### Action item
Only these lines are needed: the first line of the entries below through the line with "a2bb2oi_1,6,6", each returned exactly.

Dataset entries:
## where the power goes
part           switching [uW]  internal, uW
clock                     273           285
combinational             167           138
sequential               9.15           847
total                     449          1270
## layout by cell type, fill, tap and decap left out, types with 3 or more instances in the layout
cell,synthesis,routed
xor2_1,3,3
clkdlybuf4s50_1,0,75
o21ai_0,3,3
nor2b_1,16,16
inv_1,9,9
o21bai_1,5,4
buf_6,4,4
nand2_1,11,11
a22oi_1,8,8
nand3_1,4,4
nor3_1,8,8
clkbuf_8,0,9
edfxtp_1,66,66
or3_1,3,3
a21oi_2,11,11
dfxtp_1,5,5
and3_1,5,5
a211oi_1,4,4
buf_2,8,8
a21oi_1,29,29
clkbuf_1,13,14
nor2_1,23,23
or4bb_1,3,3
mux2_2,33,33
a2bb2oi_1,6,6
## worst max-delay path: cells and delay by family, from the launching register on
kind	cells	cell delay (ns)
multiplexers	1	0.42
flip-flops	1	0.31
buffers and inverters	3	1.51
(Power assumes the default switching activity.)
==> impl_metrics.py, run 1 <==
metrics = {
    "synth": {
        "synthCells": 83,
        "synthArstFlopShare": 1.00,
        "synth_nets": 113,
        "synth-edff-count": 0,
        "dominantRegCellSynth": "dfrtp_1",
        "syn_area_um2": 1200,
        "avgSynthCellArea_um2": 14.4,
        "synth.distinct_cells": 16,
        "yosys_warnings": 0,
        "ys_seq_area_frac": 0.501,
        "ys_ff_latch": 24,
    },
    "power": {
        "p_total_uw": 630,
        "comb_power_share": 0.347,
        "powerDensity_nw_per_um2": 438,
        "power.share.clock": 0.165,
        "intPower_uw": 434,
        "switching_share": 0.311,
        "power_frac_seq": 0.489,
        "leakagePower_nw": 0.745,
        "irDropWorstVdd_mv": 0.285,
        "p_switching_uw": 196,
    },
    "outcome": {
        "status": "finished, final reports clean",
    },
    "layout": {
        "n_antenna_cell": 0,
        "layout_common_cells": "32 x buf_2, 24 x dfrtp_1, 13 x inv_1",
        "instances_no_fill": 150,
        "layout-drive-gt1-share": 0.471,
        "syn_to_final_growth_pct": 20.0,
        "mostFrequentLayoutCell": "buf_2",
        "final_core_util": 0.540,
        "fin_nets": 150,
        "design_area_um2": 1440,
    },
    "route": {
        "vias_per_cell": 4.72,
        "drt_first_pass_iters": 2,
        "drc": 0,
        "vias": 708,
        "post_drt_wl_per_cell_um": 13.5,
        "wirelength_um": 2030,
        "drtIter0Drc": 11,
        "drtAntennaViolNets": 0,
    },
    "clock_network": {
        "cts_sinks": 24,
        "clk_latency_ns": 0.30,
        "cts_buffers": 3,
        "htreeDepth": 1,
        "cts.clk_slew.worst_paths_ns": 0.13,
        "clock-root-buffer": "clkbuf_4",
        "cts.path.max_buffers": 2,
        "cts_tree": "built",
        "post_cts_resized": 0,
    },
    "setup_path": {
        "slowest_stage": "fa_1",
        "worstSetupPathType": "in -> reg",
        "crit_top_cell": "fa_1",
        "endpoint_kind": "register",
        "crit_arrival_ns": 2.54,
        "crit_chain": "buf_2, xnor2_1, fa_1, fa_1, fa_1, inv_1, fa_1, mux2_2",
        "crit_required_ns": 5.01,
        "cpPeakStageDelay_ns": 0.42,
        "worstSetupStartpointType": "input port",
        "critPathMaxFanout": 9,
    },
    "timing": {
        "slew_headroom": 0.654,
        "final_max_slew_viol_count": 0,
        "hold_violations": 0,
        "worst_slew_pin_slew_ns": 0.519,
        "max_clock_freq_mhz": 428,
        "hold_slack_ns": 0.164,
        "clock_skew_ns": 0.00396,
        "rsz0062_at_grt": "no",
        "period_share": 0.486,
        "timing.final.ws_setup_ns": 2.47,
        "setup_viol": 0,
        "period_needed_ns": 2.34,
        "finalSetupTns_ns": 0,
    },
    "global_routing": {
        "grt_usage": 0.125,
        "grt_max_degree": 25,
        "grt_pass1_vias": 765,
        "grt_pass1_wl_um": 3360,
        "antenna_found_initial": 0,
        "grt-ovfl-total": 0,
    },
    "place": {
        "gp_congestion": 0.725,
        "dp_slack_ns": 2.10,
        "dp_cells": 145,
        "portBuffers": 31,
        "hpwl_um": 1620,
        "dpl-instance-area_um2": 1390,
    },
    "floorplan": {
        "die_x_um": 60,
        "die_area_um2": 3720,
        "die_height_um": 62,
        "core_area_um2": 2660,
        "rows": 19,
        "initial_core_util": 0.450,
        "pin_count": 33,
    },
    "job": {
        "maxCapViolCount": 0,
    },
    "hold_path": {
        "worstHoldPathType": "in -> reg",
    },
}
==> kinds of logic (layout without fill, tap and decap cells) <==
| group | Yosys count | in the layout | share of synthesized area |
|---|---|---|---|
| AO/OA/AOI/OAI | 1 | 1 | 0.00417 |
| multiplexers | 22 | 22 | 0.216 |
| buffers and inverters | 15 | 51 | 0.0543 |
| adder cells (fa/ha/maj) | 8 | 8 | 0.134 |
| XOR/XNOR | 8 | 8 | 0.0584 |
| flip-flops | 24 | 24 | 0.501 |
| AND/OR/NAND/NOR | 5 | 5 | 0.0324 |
## src/rtl/cnn_pkg.sv

```systemverilog
// Shared widths, state type and readout FSM encoding for the
// 4x4 CNN tile readout path.
package cnn_pkg;

   localparam int WIDTH = 9;
   localparam int YW    = 2*WIDTH-1;
   localparam int CELLS = 16;

   typedef logic signed [YW-1:0] ystate_t;

   typedef enum logic [1:0] {
      IDLE  = 2'd0,
      RUN   = 2'd1,
      DRAIN = 2'd2
   } rd_state_t;

endpackage

```

## src/rtl/cnn_sweep_tracker.sv

```systemverilog
// Follows the tile's 16-cycle cell sweep and flags the cycle in which
// the settled frame is visible on the tile outputs.
module cnn_sweep_tracker
   import cnn_pkg::*;
#(
   parameter int ITERATIONS = 8
) (
   input  logic clk,
   input  logic rst,
   input  logic restart,
   input  logic run,
   output logic capture_now
);

   localparam logic [7:0] ITER8 = 8'(ITERATIONS);

   logic [3:0] phase_q, phase_d;
   logic [7:0] sweeps_q, sweeps_d;

   always_ff @(posedge clk) begin
      if (rst) begin
         phase_q  <= '0;
         sweeps_q <= '0;
      end else begin
         phase_q  <= phase_d;
         sweeps_q <= sweeps_d;
      end
   end

   // phase_q mirrors the tile counter of the current cycle; the start
   // cycle is phase 0, so a restart loads phase 1 for the next cycle.
   always_comb begin
      phase_d  = phase_q;
      sweeps_d = sweeps_q;
      if (restart) begin
         phase_d  = 4'd1;
         sweeps_d = '0;
      end else if (run) begin
         phase_d = phase_q + 4'd1;
         if (phase_q == 4'd15) begin
            sweeps_d = sweeps_q + 8'd1;
         end
      end else begin
         phase_d  = '0;
         sweeps_d = '0;
      end
   end

   assign capture_now = run && (sweeps_q == ITER8) && (phase_q == 4'd1);

endmodule

```

## src/rtl/cnn_tile_readout.sv

```systemverilog
// Reader end of the 4x4 CNN tile: waits a number of sweeps, snapshots
// the 16 Y outputs and streams them one cell per valid/ready beat.
module cnn_tile_readout
   import cnn_pkg::*;
#(
   parameter int ITERATIONS = 8
) (
   input  logic       clk,
   input  logic       rst,
   input  logic       start,
   input  ystate_t    y_in [CELLS],
   output ystate_t    m_data,
   output logic       m_pixel,
   output logic [3:0] m_index,
   output logic       m_last,
   output logic       m_valid,
   input  logic       m_ready,
   output logic       busy,
   output logic       overrun
);

   rd_state_t  state_q, state_d;
   ystate_t    snap_q [CELLS];
   ystate_t    snap_d [CELLS];
   logic [3:0] beat_q, beat_d;
   logic       overrun_q, overrun_d;

   logic hs, final_hs, restart, capture_now, do_capture;

   assign hs         = (state_q == DRAIN) && m_ready;
   assign final_hs   = hs && (beat_q == 4'd15);
   // A start landing on the final handshake counts as a fresh start.
   assign restart    = start && ((state_q != DRAIN) || final_hs);
   assign do_capture = (state_q == RUN) && !start && capture_now;

   cnn_sweep_tracker #(
      .ITERATIONS(ITERATIONS)
   ) u_tracker (
      .clk        (clk),
      .rst        (rst),
      .restart    (restart),
      .run        (state_q == RUN),
      .capture_now(capture_now)
   );

   always_ff @(posedge clk) begin
      if (rst) begin
         state_q   <= IDLE;
         snap_q    <= '{default: '0};
         beat_q    <= '0;
         overrun_q <= 1'b0;
      end else begin
         state_q   <= state_d;
         snap_q    <= snap_d;
         beat_q    <= beat_d;
         overrun_q <= overrun_d;
      end
   end

   always_comb begin
      state_d = state_q;
      unique case (state_q)
         IDLE:    if (start) state_d = RUN;
         RUN:     if (do_capture) state_d = DRAIN;
         DRAIN:   if (final_hs) state_d = start ? RUN : IDLE;
         default: state_d = IDLE;
      endcase
   end

   always_comb begin
      snap_d    = snap_q;
      beat_d    = beat_q;
      overrun_d = overrun_q;
      if (do_capture) begin
         snap_d = y_in;
      end
      if (hs) begin
         beat_d = final_hs ? 4'd0 : beat_q + 4'd1;
      end
      if (start && (state_q == DRAIN) && !final_hs) begin
         overrun_d = 1'b1;
      end
   end

   always_comb begin
      m_valid = (state_q == DRAIN);
      m_data  = m_valid ? snap_q[beat_q] : '0;
      m_pixel = m_valid && !m_data[YW-1];
      m_index = m_valid ? beat_q : 4'd0;
      m_last  = m_valid && (beat_q == 4'd15);
      busy    = (state_q == RUN) || (state_q == DRAIN);
      overrun = overrun_q;
   end

endmodule

```

## config.mk

```make
export PLATFORM = sky130hd
export DESIGN_NAME = cnn_tile_readout
export DESIGN_NICKNAME = d
export VERILOG_FILES = /design/src/rtl/cnn_pkg.sv /design/src/rtl/cnn_sweep_tracker.sv /design/src/rtl/cnn_tile_readout.sv
export SDC_FILE = /design/constraint.sdc
export NUM_CORES = 1
export LEC_CHECK = 0
export CAP_MARGIN = 20
export CORE_ASPECT_RATIO = 2
export CORE_MARGIN = 2
export CORE_UTILIZATION = 50
export DETAILED_ROUTE_END_ITERATION = 8
export PLACE_DENSITY = 0.77
export SETUP_SLACK_MARGIN = 0.15
export SLEW_MARGIN = 20
export SYNTH_ARGS = -nofsm -noshare
export SYNTH_HDL_FRONTEND = slang
export SYNTH_SLANG_ARGS = --single-unit
```

## constraint.sdc

```tcl
create_clock -name clk -period 2.6 [get_ports clk]
set_clock_uncertainty 0.05 [all_clocks]
set_input_delay 0.78 -clock clk [delete_from_list [all_inputs] [get_ports clk]]
set_output_delay 0.78 -clock clk [all_outputs]
set_load 0.05 [all_outputs]
```

== Word level (Yosys, flattened, before mapping) ==
Cells that the tools add are included.
Word-level totals
  flip-flop bits (word level): 291
  input port bits: 276
  output and inout port bits: 26
  word-level logic and storage cells: 70
Operators by class
  $add $sub $neg: 3
  magnitude comparators: 1
  equality and inequality tests: 10
  multiplexer cells: 13
  bitwise operators: 2
  reduce and logical (&&, ||, !) cells: 19
Operator list (number)
  $bmux W17 S4: 1
  $mux W17: 3
  $logic_and A1 B1 Y1: 11
  $add A4 B1 Y4 const B: 2
  $add A8 B1 Y8 const B: 1
  $eq A4 B4 Y1 const B: 2
  $eq A8 B4 Y1 const B: 1
  $mux W4: 2
  $mux W2: 3
  $ne A2 B2 Y1 const B: 3
  $pmux W2 S3: 1
  $ge A5 B5 Y1 const B: 1
  $not A4 Y5: 1
  $eq A4 B1 Y1 const B: 1
  $logic_not A1 Y1: 3
  $mux W1: 3
  $reduce_and A3 Y1: 1
  $reduce_or A3 Y1: 1
  $eq A2 B1 Y1 const B: 1
  $eq A2 B2 Y1 const B: 1
  $logic_not A2 Y1: 1
  $logic_or A1 B1 Y1: 2
  $ne A2 B1 Y1 const B: 1
  $not A1 Y1: 1

== Longest topological paths before layout ==
Gate-level depths: netlist (run 1).
  word-level depth: 7
  depth in mapped cells: 9
  mapped depth without buffers: 6

== Modules after synthesis ==
From an unflattened synthesis (run 1), not the netlist that was laid out.
Unflattened totals
  cells, all modules: 1506
  area total of the unflattened synthesis: 12445.7 um^2
By module, submodules not included
  cnn_tile_readout: instances 1, cells an instance 1442, area each 11873.9 um^2, seq. area each 5585.4 um^2
  cnn_sweep_tracker: instances 1, cells an instance 64, area each 571.8 um^2, seq. area each 240.2 um^2

== Worst setup path before layout (run 1) ==
No wires, ideal clock.
  path type: register -> output
  from: register state_q[0]
  to: output m_data[10]
  arrival time: 2.453 ns
  required time: 1.770 ns
  slack: -0.683 ns
  stages on the path, launching flop included: 7
  cells stage by stage: dfxtp_1 -> inv_1 -> ha_1 -> nand2_1 -> clkinv_1 -> clkbuf_1 -> a32o_1
On the way
  cells in the longest elaborated chain, start to end: 2
Ends and longest elaborated chain
  start, declared: RTL line cnn_tile_readout.sv:22  | rd_state_t state_q, state_d;
  start signal, assigned: RTL line cnn_tile_readout.sv:53  | state_q <= state_d;
  $eq A2 B2 Y1: RTL line cnn_tile_readout.sv:86  | m_valid = (state_q == DRAIN);
  named net m_valid: RTL line cnn_tile_readout.sv:16  | output logic m_valid,
  $mux W17: RTL line cnn_tile_readout.sv:87  | m_data = m_valid ? snap_q[beat_q] : '0;
  end, declared: RTL line cnn_tile_readout.sv:12  | output ystate_t m_data,
The timed path passes the listed nets, and every way through them passes these cells.

== Worst setup path in the final report (run 1) ==
  from: register beat_q[0]
  to: output m_data[5]
On the way
  cells in the longest elaborated chain, start to end: 5
Ends and longest elaborated chain
  start, declared: RTL line cnn_tile_readout.sv:25  | logic [3:0] beat_q, beat_d;
  start signal, assigned: RTL line cnn_tile_readout.sv:55  | beat_q <= beat_d;
  $not A4 Y5 (implied by the code): RTL line cnn_tile_readout.sv:87
  $bmux W17 S4: RTL line cnn_tile_readout.sv:87
  $mux W17 (implied by the code) (2 in series): RTL line cnn_tile_readout.sv:87
  $mux W17: RTL line cnn_tile_readout.sv:87
No other way between the ends. The select of a mux whose other input is x is not followed.

==> run_results.csv, run 1 <==
group,metric,value,unit
die,io_pins,302,
sta,worst_slack,-0.635,ns
logic_synthesis,syn_area_per_cell,8.33,um2
routing,drt_iter0_markers,985,
logic_synthesis,synth-seq-cells,291,
global_route,grt_pass1_wl,65300,um
power_and_ir_drop,vdd_drop_max,599,uV
routing,wl_per_cell,20.0,um
setup_path,arrival,2.41,ns
die,die-area,26800,um2
global_route,antenna_found_initial,3,
layout,final_util,0.722,
sta,fin_crit_sh,1.24,
clock_tree,cts-root-buf,"clkbuf_16",
die,core,25000,um2
setup_path,worstPathCellList,"buf_4 > mux4_2 > mux2_4 > a32o_2 > buf_12",
sta,slew_viol_final,0,
logic_synthesis,syn-num-nets,1814,
power_and_ir_drop,pwr_density_cell,545,nW/um2
sta,tightest_slew,0.512,ns
sta,hold_viol,0,
status,run_status,"finished with violations",
routing,first_pass_iters,8,
status,violations,"negative setup slack",
logic_synthesis,synth.top_cell.area_share,0.458,
logic_synthesis,yosysSeqAreaShare,0.458,
power_and_ir_drop,p_leak,6.01,nW
place,io_buffers,301,
sta,grt_setup_unrepaired,"yes",
clock_tree,insertion_delay,0.54,ns
layout,design_area,18100,um2
layout,final_nets,2117,
layout,drive_above_1_share,0.144,
place,place_area,16800,um2
setup_path,crit_family,"multiplexers",
logic_synthesis,synth_area_leaders,"dfxtp_1 46%, nand2_1 16%, a21oi_1 11%",
sta,fin_hold_ws,0.403,ns
clock_tree,cts_htree_levels,1,
routing,routed_wl,43700,um
clock_tree,clockBufferDepth,3,
sta,finalSetupViolations,19,
routing,via_count,12300,
place,gp_congestion,0.969,
layout,fill_cells,1923,
routing,drcViolationCount,0,
setup_path,end_kind,"output pin",
place,place_hpwl,32700,um
routing,highest_layer,"met4",
routing,ant_nets,0,
layout,stdcell_count,2187,
die,die_w,117,um
global_route,grt_use_total,0.320,
logic_synthesis,postSynthCellCount,1528,
place,dp.cells,2126,
global_route,grt_max_degree,88,
clock_tree,cts_buffers,25,
setup_path,cpPeakStageDelay,0.56,ns
routing,viasPerCell,5.63,
clock_tree,clk_pin_slew,0.07,ns
routing,dr_wl_met3,2510,um
layout,multi_input_comb_area,6510,um2
min_path,hold_path_class,"flip-flop to flip-flop",
layout,syn2layout_area_growth,42.0,%
setup_path,path_max_fanout,6,
clock_tree,clock-sinks,291,
layout,seqCellArea,5840,um2
die,start_util,0.508,
sta,period_needed,3.24,ns
setup_path,critPathSlowestCell,"mux4_2",
logic_synthesis,synth.cell_area,12700,um2
global_route,grt_overflow,0,
sta,slew_headroom,0.660,
logic_synthesis,synth_top_area_cell,"dfxtp_1",
logic_synthesis,ys_warn_count,0,
flow_run,max_cap_viol_count,0,
setup_path,crit_type,"flip-flop to output pin",
die,num_rows,82,
logic_synthesis,synth_cell_types,40,
setup_path,startpoint_type,"flip-flop",
global_route,grt_pass1_vias,12300,
die,die_h,230,um
routing,met1_length,14400,um
clock_tree,ctsHoldBuffers,0,
setup_path,path_buf_inv,2,
clock_tree,cts_tree,"done",
sta,fmax,309,MHz
routing,wl_met2,22800,um
setup_path,required,1.77,ns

### The completed task
## where the power goes
part           switching [uW]  internal, uW
clock                     273           285
combinational             167           138
sequential               9.15           847
total                     449          1270
## layout by cell type, fill, tap and decap left out, types with 3 or more instances in the layout
cell,synthesis,routed
xor2_1,3,3
clkdlybuf4s50_1,0,75
o21ai_0,3,3
nor2b_1,16,16
inv_1,9,9
o21bai_1,5,4
buf_6,4,4
nand2_1,11,11
a22oi_1,8,8
nand3_1,4,4
nor3_1,8,8
clkbuf_8,0,9
edfxtp_1,66,66
or3_1,3,3
a21oi_2,11,11
dfxtp_1,5,5
and3_1,5,5
a211oi_1,4,4
buf_2,8,8
a21oi_1,29,29
clkbuf_1,13,14
nor2_1,23,23
or4bb_1,3,3
mux2_2,33,33
a2bb2oi_1,6,6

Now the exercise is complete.